How Real is a Photograph ?



A photograph is not reality.....

Any photograph is a deviation from reality. We accept its flat, two dimensional nature, and that it has been selectively cropped; that you can't have a photo without this, or that we accept it, does not make it less of a distortion. Similarly we accept black and white photos as legit, even though taking all colour out of a scene is an extreme manipulation.

There is a story that a man once said to Picasso, "I'd like to show you my wife" and produced a snapshot of her, to which Piccaso responded, "She's very small, isn't she".

Things that are accepted imperfections of the optical side of photograph are also approved, such as lens flare, wide angle distortion of perspective, or the softness of the out-of-focus area of a scene (something present in our own vision, but usually avoided by our pinpoint attention and our brain). Some of these optical phenomena are actually used by some photographers for a purpose, as if, in our image saturated world, they have become phenomena in the natural world as well.

There are no rules here.

In a photo community I am part of, individuals sometimes describe a photo as "SOOC", which means Straight Out Of Camera, in other words, "this is one photo, believe it, I didn't mess with".
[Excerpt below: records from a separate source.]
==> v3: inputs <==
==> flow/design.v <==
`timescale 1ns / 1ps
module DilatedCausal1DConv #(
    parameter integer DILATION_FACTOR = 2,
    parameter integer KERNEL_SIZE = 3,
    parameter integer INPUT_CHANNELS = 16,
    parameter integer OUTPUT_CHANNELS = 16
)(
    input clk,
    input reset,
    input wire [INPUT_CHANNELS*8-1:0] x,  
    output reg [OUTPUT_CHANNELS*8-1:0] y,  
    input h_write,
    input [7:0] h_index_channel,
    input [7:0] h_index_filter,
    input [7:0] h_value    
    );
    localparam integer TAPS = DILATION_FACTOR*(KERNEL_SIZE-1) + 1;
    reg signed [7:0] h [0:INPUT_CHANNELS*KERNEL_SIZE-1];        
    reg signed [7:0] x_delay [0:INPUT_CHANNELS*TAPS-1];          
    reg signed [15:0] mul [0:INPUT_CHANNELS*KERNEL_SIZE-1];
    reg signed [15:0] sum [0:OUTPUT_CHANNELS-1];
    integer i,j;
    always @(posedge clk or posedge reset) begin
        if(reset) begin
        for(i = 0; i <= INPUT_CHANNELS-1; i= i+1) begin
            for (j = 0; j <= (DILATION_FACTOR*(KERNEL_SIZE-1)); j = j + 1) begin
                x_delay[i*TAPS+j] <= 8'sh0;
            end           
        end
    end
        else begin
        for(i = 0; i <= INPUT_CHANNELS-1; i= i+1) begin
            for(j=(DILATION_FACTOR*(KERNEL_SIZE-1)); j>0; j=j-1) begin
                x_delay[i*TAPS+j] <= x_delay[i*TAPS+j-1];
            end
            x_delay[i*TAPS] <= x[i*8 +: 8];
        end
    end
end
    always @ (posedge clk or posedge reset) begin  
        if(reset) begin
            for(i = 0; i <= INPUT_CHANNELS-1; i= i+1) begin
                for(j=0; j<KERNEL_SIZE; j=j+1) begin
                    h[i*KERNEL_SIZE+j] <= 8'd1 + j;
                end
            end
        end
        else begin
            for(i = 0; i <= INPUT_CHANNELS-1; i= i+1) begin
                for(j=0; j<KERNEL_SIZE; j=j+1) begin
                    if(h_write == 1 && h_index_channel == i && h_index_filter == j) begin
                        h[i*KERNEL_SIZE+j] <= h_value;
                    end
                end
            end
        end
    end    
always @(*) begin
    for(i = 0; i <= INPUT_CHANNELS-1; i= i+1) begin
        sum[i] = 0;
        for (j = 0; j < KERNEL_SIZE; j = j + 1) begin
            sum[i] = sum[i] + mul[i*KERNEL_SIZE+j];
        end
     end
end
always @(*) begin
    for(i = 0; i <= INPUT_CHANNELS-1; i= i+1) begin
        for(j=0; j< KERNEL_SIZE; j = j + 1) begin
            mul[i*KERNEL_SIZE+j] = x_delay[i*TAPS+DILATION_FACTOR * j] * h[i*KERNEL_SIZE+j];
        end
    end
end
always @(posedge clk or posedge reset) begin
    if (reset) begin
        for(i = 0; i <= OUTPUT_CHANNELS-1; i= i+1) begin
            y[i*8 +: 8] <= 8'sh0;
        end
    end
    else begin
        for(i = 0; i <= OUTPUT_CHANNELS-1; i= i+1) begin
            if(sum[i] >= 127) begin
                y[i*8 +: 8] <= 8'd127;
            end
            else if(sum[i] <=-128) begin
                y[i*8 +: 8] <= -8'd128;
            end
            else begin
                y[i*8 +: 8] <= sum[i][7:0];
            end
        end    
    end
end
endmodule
==> 07-13 <==
==> flow/design.v <==
`default_nettype none
module organ_tone (
    input  logic        clk,
    input  logic        rst,
    input  logic [3:0]  SW,
    output logic        tone,
    output logic [15:0] lcd_freq
);
logic newclock;  
logic reset;  
logic [31:0]d;  
logic [31:0]desiredfreq;  
logic [23:0] LcdDisplay;  
logic [31:0] ScopeInfoB;  
getdesiredfreq getfreq (.clk(clk), .SW(SW[3:1]),.desiredfreq(desiredfreq),
.LcdDisplay(LcdDisplay),.LcdinfoDisplay(lcd_freq),.ScopeInfoB(ScopeInfoB));
counter counter1(.clk(clk), .reset(reset | rst), .Q(d));
clockdiv clockdiv1(.d(d),.desiredfreq(desiredfreq),.clk(clk),.rst(rst),.reset(reset),.newclock(newclock));
mux2 mux (.a(newclock), .b(1'b0),.sel(SW[0]),.out(tone));
endmodule
module counter(input logic clk, input logic reset, output logic [31:0] Q);
always_ff @ (posedge (clk))
begin 
	if (reset)
		begin
		Q<=32'b1;
		end
	else
		Q<=Q+32'b1;
end
endmodule
module clockdiv (input logic [31:0] d,input logic [31:0] desiredfreq,input logic clk, input logic rst, output logic reset, output logic newclock);
always_ff @ (posedge (clk))
begin
	if (rst)
		begin
		newclock<=1'b0;
		reset<=1'b0;
		end
	else if (d==((32'd25000000/(desiredfreq))-32'd1))
		begin
		newclock<=1'b1;
		end
	else if (d>=((32'd50000000/(desiredfreq))-32'b1))
		begin
		newclock<=1'b0;
		reset<=1'b1;
		end
	else
		begin
		newclock<= newclock;
		reset<=1'b0;
		end
end
endmodule
module getdesiredfreq (
input logic clk, 
input logic [2:0] SW,
output logic [31:0] desiredfreq, 
output logic [23:0] LcdDisplay,
output logic [15:0] LcdinfoDisplay,
output logic [31:0] ScopeInfoB);
parameter character_0 =8'h30;
parameter character_1 =8'h31;
parameter character_2 =8'h32;
parameter character_3 =8'h33;
parameter character_4 =8'h34;
parameter character_5 =8'h35;
parameter character_6 =8'h36;
parameter character_7 =8'h37;
parameter character_8 =8'h38;
parameter character_9 =8'h39;
parameter character_A =8'h41;
parameter character_B =8'h42;
parameter character_C =8'h43;
parameter character_D =8'h44;
parameter character_E =8'h45;
parameter character_F =8'h46;
parameter character_G =8'h47;
parameter character_H =8'h48;
parameter character_I =8'h49;
parameter character_J =8'h4A;
parameter character_K =8'h4B;
parameter character_L =8'h4C;
parameter character_M =8'h4D;
parameter character_N =8'h4E;
parameter character_O =8'h4F;
parameter character_P =8'h50;
parameter character_Q =8'h51;
parameter character_R =8'h52;
parameter character_S =8'h53;
parameter character_T =8'h54;
parameter character_U =8'h55;
parameter character_V =8'h56;
parameter character_W =8'h57;
parameter character_X =8'h58;
parameter character_Y =8'h59;
parameter character_Z =8'h5A;
parameter character_lowercase_a= 8'h61;
parameter character_lowercase_b= 8'h62;
parameter character_lowercase_c= 8'h63;
parameter character_lowercase_d= 8'h64;
parameter character_lowercase_e= 8'h65;
parameter character_lowercase_f= 8'h66;
parameter character_lowercase_g= 8'h67;
parameter character_lowercase_h= 8'h68;
parameter character_lowercase_i= 8'h69;
parameter character_lowercase_j= 8'h6A;
parameter character_lowercase_k= 8'h6B;
parameter character_lowercase_l= 8'h6C;
parameter character_lowercase_m= 8'h6D;
parameter character_lowercase_n= 8'h6E;
parameter character_lowercase_o= 8'h6F;
parameter character_lowercase_p= 8'h70;
parameter character_lowercase_q= 8'h71;
parameter character_lowercase_r= 8'h72;
parameter character_lowercase_s= 8'h73;
parameter character_lowercase_t= 8'h74;
parameter character_lowercase_u= 8'h75;
parameter character_lowercase_v= 8'h76;
parameter character_lowercase_w= 8'h77;
parameter character_lowercase_x= 8'h78;
parameter character_lowercase_y= 8'h79;
parameter character_lowercase_z= 8'h7A;
parameter character_colon = 8'h3A;           
parameter character_stop = 8'h2E;            
parameter character_semi_colon = 8'h3B;    
parameter character_minus = 8'h2D;          
parameter character_divide = 8'h2F;          
parameter character_plus = 8'h2B;           
parameter character_comma = 8'h2C;           
parameter character_less_than = 8'h3C;     
parameter character_greater_than = 8'h3E;  
parameter character_equals = 8'h3D;          
parameter character_question = 8'h3F;       
parameter character_dollar = 8'h24;          
parameter character_space=8'h20;            
parameter character_exclaim=8'h21;           
always_comb
	case(SW[2:0])
	3'b000: 
		begin
		desiredfreq=32'd523; 
		LcdDisplay={character_D,character_O,character_space}; 
		LcdinfoDisplay=16'h0523;
		ScopeInfoB={character_S,character_0,character_0,character_0};
		end
	3'b001: 
		begin 
		desiredfreq=32'd587; 
		LcdDisplay={character_R,character_E,character_space}; 
		LcdinfoDisplay=16'h0587;
		ScopeInfoB={character_S,character_0,character_0,character_1};
		end
	3'b010: 
		begin 
		desiredfreq=32'd659; 
		LcdDisplay={character_M, character_E,character_space}; 
		LcdinfoDisplay=16'h0659;
		ScopeInfoB={character_S,character_0,character_1,character_0};
		end
	3'b011: 
		begin 
		desiredfreq=32'd698; 
		LcdDisplay={character_F, character_A,character_space}; 
		LcdinfoDisplay=16'h0698;
		ScopeInfoB={character_S,character_0,character_1,character_1};
		end
	3'b100: 
		begin 
		desiredfreq=32'd783; 
		LcdDisplay={character_S, character_O,character_space}; 
		LcdinfoDisplay=16'h0783;
		ScopeInfoB={character_S,character_1,character_0,character_0};
		end
	3'b101: 
		begin 
		desiredfreq=32'd880; 
		LcdDisplay={character_L, character_A,character_space}; 
		LcdinfoDisplay=16'h0880;
		ScopeInfoB={character_S,character_1,character_0,character_1};
		end
	3'b110: 
		begin 
		desiredfreq=32'd987; 
		LcdDisplay={character_T, character_I,character_space};
		LcdinfoDisplay=16'h0987;
		ScopeInfoB={character_S,character_1,character_1,character_0};
		end
	3'b111: 
		begin 
		desiredfreq=32'd1046; 
		LcdDisplay={character_D, character_O, character_2};
		LcdinfoDisplay=16'h1046;
		ScopeInfoB={character_S,character_1,character_1,character_1};
		end
	default:
		begin 
		desiredfreq=32'd1000; 
		LcdDisplay={character_N, character_O,character_space};		
		LcdinfoDisplay=16'h1000;
		ScopeInfoB={character_S,character_lowercase_z,character_lowercase_z,character_lowercase_z};
		end 
	endcase
endmodule
==> inputs of v8 <==
==> flow/design.v <==
module cordic
  #(vectoring = 1,                                 
    width = 16,                                    
    iterations = width + 2,                        
    guard_bits = iterations - 1)                   
   (input  wire                       reset,       
    input  wire                       clk,         
    input  wire                       en,          
    input  wire  signed [width - 1:0] x0, y0, z0,  
    output logic signed [width    :0] x, y,        
    output logic signed [width - 1:0] z);          
   localparam logic signed [width - 1:0] pi_2 = 2**(width - 2);  
   function automatic logic signed [width + guard_bits - 1:0] atan_z(input integer i);
      case (i)
        0: atan_z = 33'd1073741824;
        1: atan_z = 33'd633866811;
        2: atan_z = 33'd334917815;
        3: atan_z = 33'd170009512;
        4: atan_z = 33'd85334662;
        5: atan_z = 33'd42708931;
        6: atan_z = 33'd21359677;
        7: atan_z = 33'd10680490;
        8: atan_z = 33'd5340327;
        9: atan_z = 33'd2670173;
        10: atan_z = 33'd1335088;
        11: atan_z = 33'd667544;
        12: atan_z = 33'd333772;
        13: atan_z = 33'd166886;
        14: atan_z = 33'd83443;
        15: atan_z = 33'd41722;
        16: atan_z = 33'd20861;
        17: atan_z = 33'd10430;
        default: atan_z = '0;
      endcase
   endfunction  
   logic signed [width + guard_bits    :0] xr[iterations + 1], yr[iterations + 1];
   logic signed [width + guard_bits - 1:0] zr[iterations + 1];
   always_ff @(posedge clk or posedge reset)
     if (reset)
       for (int i = 0; i < iterations + 1; ++i)
         begin
            xr[i] <= '0;
            yr[i] <= '0;
            zr[i] <= '0;
         end
     else
       if (en)
         for (int i = -1; i < iterations; ++i)
           if (i == -1)
             if (vectoring == 1)
               if (x0 < 0 && y0 >= 0)  
                 begin
                    xr[0] <= y0          << guard_bits;
                    yr[0] <= -x0         << guard_bits;
                    zr[0] <= (z0 + pi_2) << guard_bits;
                 end
               else if (x0 < 0 && y0 < 0)  
                 begin
                    xr[0] <= -y0         << guard_bits;
                    yr[0] <= x0          << guard_bits;
                    zr[0] <= (z0 - pi_2) << guard_bits;
                 end
               else
                 begin
                    xr[0] <= x0 << guard_bits;
                    yr[0] <= y0 << guard_bits;
                    zr[0] <= z0 << guard_bits;
                 end
             else
               if (z0[$left(z0)-:2] == 2'b10)  
                 begin
                    xr[0] <= y0          << guard_bits;
                    yr[0] <= -x0         << guard_bits;
                    zr[0] <= (z0 + pi_2) << guard_bits;
                 end
               else if (z0[$left(z0)-:2] == 2'b01)  
                 begin
                    xr[0] <= -y0         << guard_bits;
                    yr[0] <= x0          << guard_bits;
                    zr[0] <= (z0 - pi_2) << guard_bits;
                 end
               else
                 begin
                    xr[0] <= x0 << guard_bits;
                    yr[0] <= y0 << guard_bits;
                    zr[0] <= z0 << guard_bits;
                 end
           else
             if (vectoring == 1)
               if (yr[i] >= 0)
                 begin
                    xr[i + 1] <= xr[i] + (yr[i] >>> i);
                    yr[i + 1] <= yr[i] - (xr[i] >>> i);
                    zr[i + 1] <= zr[i] + atan_z(i);
                 end
               else
                 begin
                    xr[i + 1] <= xr[i] - (yr[i] >>> i);
                    yr[i + 1] <= yr[i] + (xr[i] >>> i);
                    zr[i + 1] <= zr[i] - atan_z(i);
                 end
             else
               if (zr[i] < 0)
                 begin
                    xr[i + 1] <= xr[i] + (yr[i] >>> i);
                    yr[i + 1] <= yr[i] - (xr[i] >>> i);
                    zr[i + 1] <= zr[i] + atan_z(i);
                 end
               else
                 begin
                    xr[i + 1] <= xr[i] - (yr[i] >>> i);
                    yr[i + 1] <= yr[i] + (xr[i] >>> i);
                    zr[i + 1] <= zr[i] - atan_z(i);
                 end
   always_ff @(posedge clk or posedge reset)
     if (reset)
       begin
          x <= '0;
          y <= '0;
          z <= '0;
       end
     else
       if (en)
         begin
            x <= round_result(xr[iterations]);
            y <= round_result(yr[iterations]);
            z <= round_result(zr[iterations]);
         end
   function signed [width:0] round_result(input signed [width + guard_bits:0] x);
      round_result = (x + 2**(guard_bits - 1)) >>> guard_bits;
   endfunction
endmodule
## system
module system (clk, rst, ROM_IF_Q, ROM_W_Q, RAM_Q, ROM_IF_A, ROM_W_A,
  ROM_IF_OE, ROM_W_OE, RAM_A, RAM_WE, RAM_OE, RAM_D, done);
For scale: roughly 13,000 cells after synthesis, roughly 340 flip-flops, ~130 I/O pins, about 0.12 mm² of cells after synthesis.
clock: 33.4 ns
lec_check: 0
cap_margin: 20
core_margin: 2
core_utilization: 29
slew_margin: 20
run.sh (not shown) runs the stock make flow with config.mk's settings and CLKGATE_MAP_FILE=.
Change:
- CORE_UTILIZATION: 29 -> 67
- clock period: 33.4 -> 17.9 ns (I/O delays scaled with it)
What happened:
- With this change the flow finished but fails on setup timing
- worst hold slack gets better by 0.033 ns
- wire length came out higher by 1.7%
- count of clock-buffer cells in the layout rises by 7
- total power climbs by 97%
- synthesized cell count is unchanged
- via count increases by about 9%
- die area fell by 56%
- combinational power grows by about 140%
- sequential power came out higher by about 80%
- sequential cell count stays the same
One of the key areas I like to adjust is the sky. I like to deepen the blue. I want the sky to somehow have a sense of mystery, to be somehow beyond the objects in the lower part of the picture. I love this dichotomy between the down-to-earth particular and the nameless unbound. This is what I feel when I look at a scene, that's the feeling I want in my photograph, and so I deepen the blue. If it's a black and white I can sometimes take it to something close to black along the top.
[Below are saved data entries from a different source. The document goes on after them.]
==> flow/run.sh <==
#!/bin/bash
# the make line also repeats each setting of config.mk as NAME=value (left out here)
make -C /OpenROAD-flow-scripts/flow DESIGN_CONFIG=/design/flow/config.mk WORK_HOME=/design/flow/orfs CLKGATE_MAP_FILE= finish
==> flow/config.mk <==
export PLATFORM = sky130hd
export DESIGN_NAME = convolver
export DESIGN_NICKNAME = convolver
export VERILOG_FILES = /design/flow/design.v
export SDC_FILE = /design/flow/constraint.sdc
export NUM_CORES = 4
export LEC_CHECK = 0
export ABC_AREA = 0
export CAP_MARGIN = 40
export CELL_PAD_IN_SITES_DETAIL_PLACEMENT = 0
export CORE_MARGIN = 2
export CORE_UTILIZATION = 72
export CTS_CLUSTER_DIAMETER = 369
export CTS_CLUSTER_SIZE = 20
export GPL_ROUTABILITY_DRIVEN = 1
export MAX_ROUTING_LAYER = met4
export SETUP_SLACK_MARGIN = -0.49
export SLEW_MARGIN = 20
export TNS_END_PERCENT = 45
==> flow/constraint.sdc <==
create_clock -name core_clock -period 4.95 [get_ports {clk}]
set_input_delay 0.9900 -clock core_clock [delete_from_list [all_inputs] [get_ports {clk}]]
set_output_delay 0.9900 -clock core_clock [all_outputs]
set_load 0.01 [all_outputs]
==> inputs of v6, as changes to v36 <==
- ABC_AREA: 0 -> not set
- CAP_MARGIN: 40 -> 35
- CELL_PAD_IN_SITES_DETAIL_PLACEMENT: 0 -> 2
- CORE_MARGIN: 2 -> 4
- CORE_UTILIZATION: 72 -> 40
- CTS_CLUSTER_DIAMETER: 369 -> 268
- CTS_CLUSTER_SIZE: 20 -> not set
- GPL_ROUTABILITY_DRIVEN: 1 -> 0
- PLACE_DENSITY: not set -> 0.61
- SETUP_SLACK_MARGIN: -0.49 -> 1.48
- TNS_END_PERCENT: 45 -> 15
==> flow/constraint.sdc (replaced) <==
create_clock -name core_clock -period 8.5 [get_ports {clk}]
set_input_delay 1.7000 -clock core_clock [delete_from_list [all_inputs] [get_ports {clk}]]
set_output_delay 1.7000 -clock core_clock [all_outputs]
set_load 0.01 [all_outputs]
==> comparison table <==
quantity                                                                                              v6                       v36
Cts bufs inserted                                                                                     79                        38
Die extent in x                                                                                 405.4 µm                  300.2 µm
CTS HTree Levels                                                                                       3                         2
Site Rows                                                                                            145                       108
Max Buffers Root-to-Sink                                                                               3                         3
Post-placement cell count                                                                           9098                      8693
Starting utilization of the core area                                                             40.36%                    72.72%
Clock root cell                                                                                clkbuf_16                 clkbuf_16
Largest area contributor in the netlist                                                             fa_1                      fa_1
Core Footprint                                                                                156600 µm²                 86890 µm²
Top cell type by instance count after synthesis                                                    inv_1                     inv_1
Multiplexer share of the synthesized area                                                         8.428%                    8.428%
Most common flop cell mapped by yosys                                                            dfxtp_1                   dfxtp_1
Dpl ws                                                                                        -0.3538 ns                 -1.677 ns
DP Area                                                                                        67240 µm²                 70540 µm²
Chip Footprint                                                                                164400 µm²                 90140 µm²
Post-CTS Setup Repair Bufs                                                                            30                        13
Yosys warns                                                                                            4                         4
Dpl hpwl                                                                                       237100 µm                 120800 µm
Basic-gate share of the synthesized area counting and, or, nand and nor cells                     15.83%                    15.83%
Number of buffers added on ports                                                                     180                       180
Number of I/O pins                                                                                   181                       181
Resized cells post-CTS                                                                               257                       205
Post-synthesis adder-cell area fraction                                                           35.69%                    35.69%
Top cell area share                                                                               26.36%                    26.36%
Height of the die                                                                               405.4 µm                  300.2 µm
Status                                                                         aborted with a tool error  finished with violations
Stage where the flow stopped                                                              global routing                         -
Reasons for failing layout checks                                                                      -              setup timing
// i16_biquad
module i16_biquad(
    input CLK, RST,
    input unsigned [15:0] A,
    output signed [15:0] B,
    input signed [15:0] b_0,
    input signed [15:0] b_1,
    input signed [15:0] b_2,
    input signed [15:0] a_1,
    input signed [15:0] a_2
);
wire signed [17:0] feedback;
wire signed [31:0] P_b0;
wire signed [31:0] P_b1;
wire signed [31:0] P_b2;
wire signed [33:0] P_a1;
wire signed [33:0] P_a2;
wire signed [35:0] S_0;
wire signed [35:0] S_1;
wire signed [35:0] S_2;
wire signed [35:0] Z_0;
wire signed [35:0] Z_1;
i16_mul mul_b0(
    .A(A),
    .B(b_0),
    .P(P_b0)
);
i16_mul mul_b1(
    .A(A),
    .B(b_1),
    .P(P_b1)
);
i16_mul mul_b2(
    .A(A),
    .B(b_2),
    .P(P_b2)
);
i18_mul mul_a1(
    .A(feedback),
    .B_coef(a_1),
    .P(P_a1)
);
i18_mul mul_a2(
    .A(feedback),
    .B_coef(a_2),
    .P(P_a2)
);
i36_acc ACC_0(
    .A(P_a2),
    .B(P_b2),
    ._Z(36'sd0),
    .S(S_0)
);
i36_acc ACC_1(
    .A(P_a1),
    .B(P_b1),
    ._Z(Z_0),
    .S(S_1)
);
i36_acc ACC_2(
    .A(34'sd0),
    .B(P_b0),
    ._Z(Z_1),
    .S(S_2)
);
i36_delay DELAY_0(
    .CLK(CLK),
    .RST(RST),
    .STORE(S_0),
    .READ(Z_0)
);
i36_delay DELAY_1(
    .CLK(CLK),
    .RST(RST),
    .STORE(S_1),
    .READ(Z_1)
);
i36_trunc OUT(
    .A(S_2),
    .B(feedback),
    .B_sat(B)
);
endmodule
Size: roughly 6,000 cells after synthesis, roughly 0.057 mm² of cells after synthesis.
make LEC_CHECK=0 ABC_AREA=0 CAP_MARGIN=20 CELL_PAD_IN_SITES_DETAIL_PLACEMENT=2 CELL_PAD_IN_SITES_GLOBAL_PLACEMENT=0 CORE_ASPECT_RATIO=0.94 CORE_MARGIN=7 CORE_UTILIZATION=68 CTS_CLUSTER_DIAMETER=150 GPL_ROUTABILITY_DRIVEN=1 GPL_TIMING_DRIVEN=0 MIN_ROUTING_LAYER=met2 PLACE_DENSITY_LB_ADDON=0.06 SETUP_SLACK_MARGIN=0.36 SLEW_MARGIN=20 TNS_END_PERCENT=100 finish   # period 23.7 ns
run.sh (not shown) runs the stock make flow with config.mk's settings and CLKGATE_MAP_FILE=.
The baseline failed in 3_5_place_dp.
Rerun with:
- ABC_AREA: 0 -> not set
- CELL_PAD_IN_SITES_DETAIL_PLACEMENT: 2 -> not set
- CELL_PAD_IN_SITES_GLOBAL_PLACEMENT: 0 -> not set
- CORE_ASPECT_RATIO: 0.94 -> not set
- CORE_MARGIN: 7 -> 2
- CORE_UTILIZATION: 68 -> 40
- CTS_CLUSTER_DIAMETER: 150 -> not set
- GPL_ROUTABILITY_DRIVEN: 1 -> not set
- GPL_TIMING_DRIVEN: 0 -> not set
- MIN_ROUTING_LAYER: met2 -> not set
- PLACE_DENSITY_LB_ADDON: 0.06 -> not set
- SETUP_SLACK_MARGIN: 0.36 -> not set
- TNS_END_PERCENT: 100 -> not set
- clock period: 23.7 -> 15.8 ns (I/O delays scaled with it)
Effect:
- Now the flow produced a clean layout
- synthesized cell count is unchanged
- die size grows by 58%
- synthesized area stays the same

willow:
The RTL this note starts from:
==> flow/design.v <==
module i16_mul(
    input signed [15:0] A,
    input signed [15:0] B,
    output signed [31:0] P
);
assign P = A * B;
endmodule
module i18_mul(
    input signed [17:0] A,
    input signed [15:0] B_coef,
    output signed [33:0] P
);
assign P = A * B_coef;
endmodule
module i36_acc(
    input signed [33:0] A,
    input signed [31:0] B,
    input signed [35:0] _Z,
    output signed [35:0] S
);
wire signed [35:0] A_ext = {{2{A[33]}}, A};
wire signed [35:0] B_ext = {{4{B[31]}}, B};
assign S = A_ext + B_ext + _Z;
endmodule
module i36_delay(
    input CLK,
    input RST,
    input signed [35:0] STORE,
    output reg signed [35:0] READ
);
always @ (posedge CLK, negedge RST) begin
    if (!RST) begin
        READ <= 0;
    end else begin
        READ <= STORE;
    end
end
endmodule
module i36_trunc(
    input signed [35:0] A,
    output reg signed [15:0] B_sat,
    output reg signed [17:0] B
);
wire signed [35:0] shifted_inter = (A >>> 14);
wire signed [21:0] shifted = shifted_inter[21:0];
always @(*) begin
    B = $signed(shifted[17:0]);
    if (shifted > 22'sd32767) B_sat = 16'sd32767;
    else if (shifted < -22'sd32768) B_sat = -16'sd32768;
    else B_sat = $signed(shifted[15:0]);
end
endmodule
A photograph is reality......

And yet, even with all I've said, a photograph has power because we see it as a representation of the real. The sailor kissing the woman on VJ day in Times Square is an image with a significance no painting could have hoped to achieve, even considering that there is controversy about how spontaneous it was. It's as if we're looking back in time and experiencing that exact moment.

The photo collages of Jerry Uelsmann, combining straight images with solarized or negative images, have a fascination because they play with this real/unreal conflict.

I find myself creating two kinds of images. One is the obviously manipulated, such as the photo above. With the other kind of image I may take liberties with the appearance or content of the photo, but I am not happy if the photo does not look real, something anyone would feel they could see in their own world. 

As a photographer, I warn you that any of my photos that you view have without doubt been manipulated. How and to what extent is my concern. How real they are is something I'll let you worry about.